The marriage contract is the formal bond that turns two individuals from strangers to husband and wife. It is the most important contract that most people execute throughout their lives. Since the marriage contract has such great significance, the deen of Islam imposes a number of guidelines that it must fulfill. Many Muslims who are engaged in pre-marital relationships hold back from having the contract executed due to their ignorance about its elements. So they continue to live a sinful lifestyle due to cultural influences which lead them thinking the process is too demanding. Before delving into the basic elements of marriage, it worth mentioning here that marriage is a serious matter and should be dealt with seriously. It is not allowed for a man to marry and then claim he did not really mean it, or that he was joking. The Messenger of Allah (saws) said: “There are three matters in which it is not permissible to joke: marriage, divorce, and emancipation (of slaves).”3
The Islamic marriage contract has conditions, requirements, pillars and optional elements. A contract must fulfill the following conditions and pillars in order to be valid.
Eligibility of Bride and Groom
The first of these conditions is that both the bride and groom must fulfill certain requirements. The groom must be a chaste Muslim having attained the age of puberty.

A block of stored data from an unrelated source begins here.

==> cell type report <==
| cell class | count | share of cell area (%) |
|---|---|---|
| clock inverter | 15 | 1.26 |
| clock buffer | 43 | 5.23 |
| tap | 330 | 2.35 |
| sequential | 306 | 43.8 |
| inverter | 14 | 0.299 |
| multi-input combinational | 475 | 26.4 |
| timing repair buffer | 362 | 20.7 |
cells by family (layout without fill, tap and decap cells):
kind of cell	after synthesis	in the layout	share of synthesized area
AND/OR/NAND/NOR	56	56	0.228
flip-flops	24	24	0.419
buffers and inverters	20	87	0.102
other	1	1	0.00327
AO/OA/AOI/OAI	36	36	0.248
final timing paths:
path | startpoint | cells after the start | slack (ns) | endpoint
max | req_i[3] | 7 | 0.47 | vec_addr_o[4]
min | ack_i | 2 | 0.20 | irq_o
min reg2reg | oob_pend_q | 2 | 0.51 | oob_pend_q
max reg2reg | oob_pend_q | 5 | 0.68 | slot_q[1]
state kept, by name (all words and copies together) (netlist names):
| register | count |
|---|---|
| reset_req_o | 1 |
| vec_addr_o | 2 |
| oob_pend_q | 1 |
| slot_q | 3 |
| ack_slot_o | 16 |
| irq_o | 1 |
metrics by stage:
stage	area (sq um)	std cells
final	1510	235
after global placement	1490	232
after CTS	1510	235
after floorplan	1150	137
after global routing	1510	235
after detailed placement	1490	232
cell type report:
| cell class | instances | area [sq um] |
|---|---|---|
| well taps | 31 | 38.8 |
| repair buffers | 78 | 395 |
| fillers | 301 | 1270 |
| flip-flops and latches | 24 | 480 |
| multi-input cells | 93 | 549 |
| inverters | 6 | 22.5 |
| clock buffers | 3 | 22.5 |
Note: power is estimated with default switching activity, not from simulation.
===== config.mk =====
export PLATFORM = sky130hd
export DESIGN_NAME = mbus_bytewr
export DESIGN_NICKNAME = d
export VERILOG_FILES = /design/src/rtl/mbus_bytewr.sv
export SDC_FILE = /design/constraint.sdc
export NUM_CORES = 1
export LEC_CHECK = 0
export ABC_AREA = 1
export BUFFER_PORTS_ARGS = -buffer_cell sky130_fd_sc_hd__buf_2
export CORE_UTILIZATION = 43
export CTS_CLUSTER_SIZE = 10
export DETAILED_ROUTE_END_ITERATION = 6
export PLACE_DENSITY_LB_ADDON = 0.2
export SLEW_MARGIN = 20
export SYNTH_ARGS = -nofsm -noshare
export SYNTH_HDL_FRONTEND = slang
export SYNTH_SLANG_ARGS = --single-unit

===== constraint.sdc =====
create_clock -name clk -period 1.5 [get_ports clk]
set_clock_uncertainty 0.2 [all_clocks]
set_input_delay 0.075 -clock clk [delete_from_list [all_inputs] [get_ports clk]]
set_output_delay 0.075 -clock clk [all_outputs]
set_load 0.01 [all_outputs]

He must not be related to the bride by any of the permanently prohibiting blood, milk, or marital relationships such as his sisters, paternal and maternal aunts, daughters, grand daughters and others. He must not be prohibited from marrying the bride for any of the temporary reasons stipulated in the Qur’an and Sunnah. So if a man has four wives, all other women become temporarily prohibited from him. Another example of a temporary reason is that as long as a man is married to a particular woman, all of her sisters become temporarily prohibited for him; that is he may not marry any of them unless he divorces their sister. Others include: women married to other men, simultaneously marrying aunts and their nieces, adulteresses and prostitutes that have not sincerely repented, including others in which the Islamic shari ‘a may have listed. The requirements a bride must fulfill is that she must be a chaste Muslim, Christian or Jew. She must not be married to another man, and must not be related to the groom by any of the permanently prohibiting blood, milk, or marital relationships in addition to not being prohibited from marrying the groom for any of the temporary reasons as stated above.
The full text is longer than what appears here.